In February 2022, the City of Birmingham Symphony Orchestra appointed Baigent as one of its new roster of six assistant conductors. In June 2022, Baigent was awarded the Grand Prix for the best overall performance at the inaugural International Conducting Competition Rotterdam, as well as winning the Classical Award and the Symphony Award. Subsequently, also in June 2022, the Rotterdam Philharmonic Orchestra appointed Baigent as its new assistant conductor.

As a guest conductor, Baigent has appeared with the London Philharmonic Orchestra, Royal Scottish National Orchestra, St. Louis Symphony Orchestra, the Orchestra of the Teatro Regio di Torino and the New Japan Philharmonic. In June 2023, he made his debut at the Glyndebourne Festival.
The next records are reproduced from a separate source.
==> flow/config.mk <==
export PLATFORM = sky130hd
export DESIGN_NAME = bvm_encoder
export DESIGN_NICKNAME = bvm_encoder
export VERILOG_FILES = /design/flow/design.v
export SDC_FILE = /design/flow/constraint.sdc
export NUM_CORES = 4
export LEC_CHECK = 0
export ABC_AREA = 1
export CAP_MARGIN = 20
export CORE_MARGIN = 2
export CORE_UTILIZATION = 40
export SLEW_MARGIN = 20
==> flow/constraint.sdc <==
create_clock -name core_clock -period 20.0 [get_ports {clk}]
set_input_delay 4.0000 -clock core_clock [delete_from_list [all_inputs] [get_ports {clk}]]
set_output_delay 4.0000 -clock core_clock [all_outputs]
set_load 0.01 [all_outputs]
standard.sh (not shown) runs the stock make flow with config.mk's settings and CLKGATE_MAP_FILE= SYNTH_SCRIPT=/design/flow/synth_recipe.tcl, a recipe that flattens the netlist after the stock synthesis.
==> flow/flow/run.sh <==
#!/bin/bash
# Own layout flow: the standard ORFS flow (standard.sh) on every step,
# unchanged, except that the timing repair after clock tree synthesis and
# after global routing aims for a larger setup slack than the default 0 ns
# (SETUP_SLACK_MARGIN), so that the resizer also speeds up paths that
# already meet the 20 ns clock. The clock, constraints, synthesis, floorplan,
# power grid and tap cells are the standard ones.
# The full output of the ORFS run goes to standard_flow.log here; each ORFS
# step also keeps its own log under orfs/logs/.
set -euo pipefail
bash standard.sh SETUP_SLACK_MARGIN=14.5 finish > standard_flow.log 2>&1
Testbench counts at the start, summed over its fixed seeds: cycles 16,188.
Context: an optimization exercise on an open-source flow, tuned for small area, a short achievable clock period and few clock cycles per item. The choices shown serve that exercise and are no tape-out recipe.
No functional check of the RTL was part of any run shown here.
Power figures rest on the tool's default switching activity, not on a simulated workload.

==> flow/design.v <==
module ntsc_scf (
    input  wire         clk,
    input  wire         rst,
    input  wire         in_valid,
    output wire         in_ready,
    input  wire [7:0]   in_sample,
    input  wire         in_foff,
    output wire [9:0]   kt_addr,
    input  wire [671:0] kt_data,
    output reg          out_valid,
    input  wire         out_ready,
    output reg  [167:0] out_pix
);
    localparam TAPS = 14;
    function integer slot_w(input integer t);
        slot_w = (t >= 12) ? 16 : (t >= 10) ? 17 : (t >= 5) ? 18 : 19;
    endfunction
    reg        hold_v;
    reg  [7:0] hold_s;
    reg        hold_f;
    assign in_ready = !hold_v;
    wire       have_in = hold_v || in_valid;
    wire [7:0] cur_s   = hold_v ? hold_s : in_sample;
    wire       cur_f   = hold_v ? hold_f : in_foff;
    reg  [9:0] addr_q;                   
    reg        a_v, a_wr;
    reg  [1:0] a_m;
    reg  [9:0] b_addr;                   
    reg        b_v, b_wr;
    reg  [1:0] b_m;
    reg        b_sh3;                    
    reg  [9:0] r_addr;                   
    reg        r_v, r_wr;
    reg  [1:0] r_m;
    wire       commit  = b_v && (!b_wr || !out_valid || out_ready);
    wire       replay  = b_v && !commit;
    reg  [8:0] col;                      
    reg  [1:0] col_m;                    
    reg  [1:0] ph_q;                     
    reg  [7:0] last_s;                   
    wire       need_in = (col <= 9'd258);
    wire       consume = (col >= 9'd3) && need_in;
    wire       go_col  = !replay && !r_v && (!need_in || have_in);
    wire [7:0] smp     = need_in ? cur_s : last_s;
    wire [1:0] ph      = (col == 9'd0) ? {1'b0, cur_f} : ph_q;
    assign kt_addr = addr_q;
    always @(posedge clk) begin
        if (rst) begin
            hold_v <= 1'b0;
            col    <= 9'd0;
            col_m  <= 2'd0;
            a_v    <= 1'b0;
            b_v    <= 1'b0;
            r_v    <= 1'b0;
        end else begin
            if (go_col && consume)
                hold_v <= 1'b0;
            else if (!hold_v && in_valid) begin
                hold_v <= 1'b1;
                hold_s <= in_sample;
                hold_f <= in_foff;
            end
            if (go_col) begin
                col    <= (col == 9'd263) ? 9'd0 : col + 9'd1;
                col_m  <= (col_m == 2'd2) ? 2'd0 : col_m + 2'd1;
                ph_q   <= (ph == 2'd2) ? 2'd0 : ph + 2'd1;
                if (col == 9'd258)
                    last_s <= cur_s;
            end
            if (replay) begin
                addr_q <= b_addr;
                a_v    <= 1'b1;
                a_m    <= b_m;
                a_wr   <= b_wr;
                r_addr <= addr_q;
                r_v    <= a_v;
                r_m    <= a_m;
                r_wr   <= a_wr;
                b_v    <= 1'b0;
            end else begin
                if (r_v) begin
                    addr_q <= r_addr;
                    a_v    <= 1'b1;
                    a_m    <= r_m;
                    a_wr   <= r_wr;
                    r_v    <= 1'b0;
                end else begin
                    if (go_col)
                        addr_q <= {smp, ph};
                    a_v    <= go_col;
                    a_m    <= col_m;
                    a_wr   <= (col >= 9'd6);    
                end
                b_addr <= addr_q;
                b_v    <= a_v;
                b_m    <= a_m;
                b_sh3  <= (a_m == 2'd0);
                b_wr   <= a_wr;
            end
        end
    end
    function [7:0] quant(input signed [18:0] a);
        reg signed [19:0] s;
        begin
            s = ($signed({a[18], a}) + 20'sd32) >>> 6;
            if (s < 0)
                quant = 8'd0;
            else if (s > 255)
                quant = 8'd255;
            else
                quant = s[7:0];
        end
    endfunction
    wire [19*(TAPS+3)-1:0] xr, xg, xb;
    wire [19*TAPS-1:0]     nr, ng, nb;
    assign xr[0 +: 38] = 38'd0;  assign xg[0 +: 38] = 38'd0;  assign xb[0 +: 38] = 38'd0;
    assign xr[19*TAPS +: 57] = 57'd0;
    assign xg[19*TAPS +: 57] = 57'd0;
    assign xb[19*TAPS +: 57] = 57'd0;
    genvar t;
    generate
        for (t = 0; t < TAPS; t = t + 1) begin : slot
            localparam W = slot_w(t);
            wire signed [15:0]  tr = kt_data[48*t+32 +: 16];
            wire signed [15:0]  tg = kt_data[48*t+16 +: 16];
            wire signed [15:0]  tb = kt_data[48*t    +: 16];
            wire signed [W-1:0] sr = $signed(b_sh3 ? xr[19*(t+3) +: W] : xr[19*(t+2) +: W]) + tr;
            wire signed [W-1:0] sg = $signed(b_sh3 ? xg[19*(t+3) +: W] : xg[19*(t+2) +: W]) + tg;
            wire signed [W-1:0] sb = $signed(b_sh3 ? xb[19*(t+3) +: W] : xb[19*(t+2) +: W]) + tb;
            assign nr[19*t +: 19] = {{(19-W){sr[W-1]}}, sr};
            assign ng[19*t +: 19] = {{(19-W){sg[W-1]}}, sg};
            assign nb[19*t +: 19] = {{(19-W){sb[W-1]}}, sb};
            if (t >= 2) begin : keep
                reg signed [W-1:0] r, g, b;
                always @(posedge clk) begin
                    if (commit) begin
                        r <= sr;
                        g <= sg;
                        b <= sb;
                    end
                end
                assign xr[19*t +: 19] = {{(19-W){r[W-1]}}, r};
                assign xg[19*t +: 19] = {{(19-W){g[W-1]}}, g};
                assign xb[19*t +: 19] = {{(19-W){b[W-1]}}, b};
            end
        end
    endgenerate
    wire [23:0] px_old2 = {quant(xr[38 +: 19]), quant(xg[38 +: 19]), quant(xb[38 +: 19])};
    wire [23:0] px_new0 = {quant(nr[0 +: 19]),  quant(ng[0 +: 19]),  quant(nb[0 +: 19])};
    wire [23:0] px_new1 = {quant(nr[19 +: 19]), quant(ng[19 +: 19]), quant(nb[19 +: 19])};
    wire wr = commit && b_wr;
    always @(posedge clk) begin
        if (rst)
            out_valid <= 1'b0;
        else if (wr && b_m == 2'd2)
            out_valid <= 1'b1;
        else if (out_ready)
            out_valid <= 1'b0;
    end
    always @(posedge clk) begin
        if (wr) begin
            case (b_m)
                2'd0:    out_pix[0  +: 72] <= {px_new1, px_new0, px_old2};
                2'd1:    out_pix[72 +: 48] <= {px_new1, px_new0};
                default: out_pix[120 +: 48] <= {px_new1, px_new0};
            endcase
        end
    end
endmodule
What follows belongs to an exercise in optimizing a design on an open flow for small area, a short achievable clock period and few clock cycles per item; a production flow would make more cautious choices. Function was checked by simulation only, so behaviour that the tests miss may differ from the original. Power figures rest on the tool's default switching activity, not on a simulated workload.

--- flow/config.mk ---
export PLATFORM = sky130hd
export DESIGN_NAME = fdec
export DESIGN_NICKNAME = fdec
export VERILOG_FILES = /design/flow/design.v
export SDC_FILE = /design/flow/constraint.sdc
export NUM_CORES = 4
export LEC_CHECK = 0
export CAP_MARGIN = 20
export CORE_MARGIN = 2
export CORE_UTILIZATION = 40
export SLEW_MARGIN = 20
--- flow/constraint.sdc ---
create_clock -name core_clock -period 10.0 [get_ports {clk}]
set_input_delay 2.0000 -clock core_clock [delete_from_list [all_inputs] [get_ports {clk}]]
set_output_delay 2.0000 -clock core_clock [all_outputs]
set_load 0.01 [all_outputs]
What follows belongs to an exercise in optimizing a design on an open flow for a short achievable clock period; a production flow would make more cautious choices. At most, simulation tests tie the RTL to the original design; equivalence was not proved. Power is estimated from default activity; no workload was simulated.

==> willow: inputs <==
Design rd_dds, start of the top module:
module rd_dds (
  input  wire        clk,
  input  wire        rst,           
  input  wire [31:0] cmd,
  input  wire        cmd_valid,
  output wire        cmd_ready,
  input  wire        tick,
  input  wire        dial_active,
  input  wire        pulse,
  input  wire        db_release,
  input  wire        sf_inhibit,
  input  wire [1:0]  map_policy,
  output wire [7:0]  sample,
  output wire        out_en,
  output wire        busy,
  output wire [4:0]  digit,
  output wire        digit_valid,
  output wire        sf_arm,
  output wire        sf_cancel
);
clock: 7.0 ns
lec_check: 0
abc_clock_period_in_ps: 1500
cap_margin: 20
core_margin: 2
core_utilization: 30
place_density: 0.5
setup_slack_margin: 4.6
slew_margin: 20
run.sh (not shown) runs the stock make flow with config.mk's settings and CLKGATE_MAP_FILE= SYNTH_SCRIPT=/design/flow/synth_recipe.tcl, a recipe that flattens the netlist after the stock synthesis.
==> onyx (differences from willow) <==
==> flow/config.mk (replaced) <==
export PLATFORM = sky130hd
export DESIGN_NAME = rd_dds
export DESIGN_NICKNAME = rd_dds
export VERILOG_FILES = /design/flow/design.v
export SDC_FILE = /design/flow/constraint.sdc
export NUM_CORES = 4
export LEC_CHECK = 0
export ABC_CLOCK_PERIOD_IN_PS = 1500
export CAP_MARGIN = 20
export CORE_MARGIN = 2
export CORE_UTILIZATION = 45
export PLACE_DENSITY = 0.65
export SETUP_SLACK_MARGIN = 4.5
export SLEW_MARGIN = 20
==> fjord (differences from willow) <==
--- a/flow/design.v
+++ b/flow/design.v
@@ -118,12 +118,13 @@
   reg [9:0]     k1b, k2b, k3b;
   reg [5:0]     dur6;            
   reg [1:0]     tune_q;          
   reg [9:0]     pa, pb;          
   reg [9:0]     na, nb;          
   reg [9:0]     na2, nb2;        
+  reg [9:0]     na2c, nb2c;      
   reg [6:0]     ra, rb;          
   reg [7:0]     st_a, st_b;      
   reg           st_b_nz;
   reg [7:0]     nxt_a1, nxt_a2;  
   reg [1:0]     more;            
   reg [3:0]     lo;              
@@ -361,43 +362,51 @@
   end
   wire [6:0] amp_a2, amp_b2;
   rd_dds_sine   u_sine_a (.idx(na2[9:3]), .amp(amp_a2));
   rd_dds_sine34 u_sine_b (.idx(nb2[9:3]), .amp(amp_b2));
   wire [9:0] pa_k2 = pa + k2a, pa_k3 = pa + k3a;
   wire [9:0] pb_k2 = pb + k2b, pb_k3 = pb + k3b;
-  wire [9:0] na2_n = na2 + {2'b00, (chg2 ? nxt_a1 : st_a)};
-  wire [9:0] nb2_n = nb2 + {2'b00, st_b};
+  wire [9:0] na2_n;
+  wire [9:0] nb2_n;
+  assign na2_n = na2c + {2'b00, (chg2 ? nxt_a1 : st_a)};
+  assign nb2_n = nb2c + {2'b00, st_b};
   reg       ahead;
   reg [7:0] pend;
+  wire      shift = !fresh && tick && !ahead;
+  always @(posedge clk) begin
+    na2  <= fresh ? pa_k3 : shift ? na2_n : na2c;
+    na2c <= fresh ? pa_k3 : shift ? na2_n : na2;
+    nb2  <= fresh ? pb_k3 : shift ? nb2_n : nb2c;
+    nb2c <= fresh ? pb_k3 : shift ? nb2_n : nb2;
+  end
   always @(posedge clk) begin
     if (fresh) begin
       na    <= pa_k2;
-      na2   <= pa_k3;
       ra    <= sa_cr2;
       nb    <= pb_k2;
-      nb2   <= pb_k3;
       rb    <= sb_cr2;
       pend  <= s_first;
       ahead <= !tick;
     end else if (tick) begin
       if (!ahead) begin
-        na  <= na2;
-        na2 <= na2_n;
+        na  <= na2c;
         ra  <= amp_a2;
-        nb  <= nb2;
-        nb2 <= nb2_n;
+        nb  <= nb2c;
         rb  <= st_b_nz ? amp_b2 : 7'd0;
       end
       ahead <= 1'b0;
     end
   end
   reg  [7:0] sample_q;
+  reg        busy_s;
   wire [7:0] sample_n = fresh ? s_first : ahead ? pend : ({1'b0, ra} + {1'b0, rb});
   always @(posedge clk) begin
-    sample_q <= do_tick ? sample_n : sample;
-    sample   <= do_tick ? sample_n : sample_q;
+    busy_s   <= rst ? 1'b0 : (busy_s ? !(tick && last_fin) : start);
+    if (do_tick)
+      sample_q <= sample_n;
+    sample   <= (tick && busy_s) ? sample_n : sample_q;
   end
 endmodule
 module rd_dds_decoder (
   input  wire       clk,
   input  wire       rst,
   input  wire       dial_active,
==> flow/config.mk (replaced) <==
export PLATFORM = sky130hd
export DESIGN_NAME = rd_dds
export DESIGN_NICKNAME = rd_dds
export VERILOG_FILES = /design/flow/design.v
export SDC_FILE = /design/flow/constraint.sdc
export NUM_CORES = 4
export LEC_CHECK = 0
export ABC_CLOCK_PERIOD_IN_PS = 1500
export CAP_MARGIN = 20
export CORE_MARGIN = 2
export CORE_UTILIZATION = 35
export PLACE_DENSITY = 0.55
export SETUP_SLACK_MARGIN = 4.5
export SLEW_MARGIN = 20
==> comparison table <==
| metric | onyx | fjord | willow |
|---|---|---|---|
| Combinational power | 1.51 mW | 1.37 mW | 1.66 mW |
| Standby leakage power | 24.4 nW | 24.9 nW | 26.2 nW |
| HP Start | u_engine.qa[2] | u_engine.qa[3] | u_engine.qb[0] |
| Switching share of power | 25.9% | 25.4% | 26.0% |
| Flops & latches, synth | 894 | 915 | 894 |
| Placed cell areas | 55800 µm² | 57000 µm² | 56900 µm² |
| Finished Layout Cells | 7962 | 8499 | 8922 |
| Clock period minus final worst setup slack | 2.62 ns | 2.65 ns | 2.66 ns |
| Sequential cell area | 21100 µm² | 21400 µm² | 21100 µm² |
| Area share of fa/ha/maj cells after synthesis | 7.73% | 7.62% | 7.73% |
| # clock sinks | 894 | 915 | 894 |
| Violation count after the first detailed-routing iteration | 6899 | 6667 | 6614 |
| Clock latency on the worst-skew pair | 0.69 ns | 0.72 ns | 0.74 ns |
| Run status | timing/DRC/antenna clean | timing/DRC/antenna clean | timing/DRC/antenna clean |
| Capture instance of the worst register-to-register path | u_engine.rb[5] | u_engine.cra[35] | u_engine.ra[3] |
| Internal power | 9.08 mW | 9.51 mW | 9.45 mW |
| Total power | 12.3 mW | 12.8 mW | 12.8 mW |
| Crit path setup slack, layout | 4.38 ns | 4.35 ns | 4.34 ns |
| Met3 capacity usage during global routing | 4.12% | 3.06% | 2.27% |
| Number of vias in the routed layout | 51200 | 51700 | 52300 |
| Sequential portion of the cell area | 32.9% | 32.5% | 30.7% |
| Met2 Resource Use GR | 48.2% | 39.2% | 36.3% |
| Core footprint | 119000 µm² | 156000 µm² | 179000 µm² |
| Drt pass-1 iters | 14 | 8 | 9 |
No functional check of the RTL was part of fjord.

what the ideal ports hide:
How much do the figures lean on ideal ports? The routed layouts below were timed once more, with nothing changed but the port constraints. Step 1 sets driving cells, clkbuf_16 on the clock port and buf_2 on the other inputs (assumed; they add their load-dependent delay and slew). Step 2, shift: input delay + t, output delay - t, t = (earliest + latest rising clock arrival at the registers) / 2. This alone moves slack from input paths to output paths. Three values: ideal, step 1, step 2; two values: the first two.
run	t (ns)	setup WS [ns]	clock arrival spread, ns
willow	0.806	4.342 / 4.252 / 3.624	0.043 / 0.042
onyx	0.755	4.376 / 4.374 / 3.632	0.033 / 0.032
fjord	0.774	4.346 / 4.329 / 3.714	0.036 / 0.035
After both steps every run listed still meets setup and hold. The setup slack of onyx, which loses most, moves by -0.002 ns with the drivers and by -0.744 ns with both steps.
===Compositional career===
Baigent has won prizes in numerous composition competitions, including the Stainer and Bell Award for Choral Composition, the BBC Inspire Competition 2013, and the NCEM Young Composers Award. His work Joie de Vivre was commissioned for and played at the unveiling of a plaque to mark the first performance of Beethoven's Ninth Symphony in the City of Westminster. Baigent's compositions have been performed by the Orchestra of the Royal Opera House under Antonio Pappano, the Aurora Orchestra under Nicholas Collon, the Bath Philharmonia and Fretwork. In 2015, a recording of his organ work Bright spark, shot from a brighter place was released by the German CD label JUBAL. His opera Paradise Lost, based on Milton’s eponymous epic poem, premiered in London in August 2022.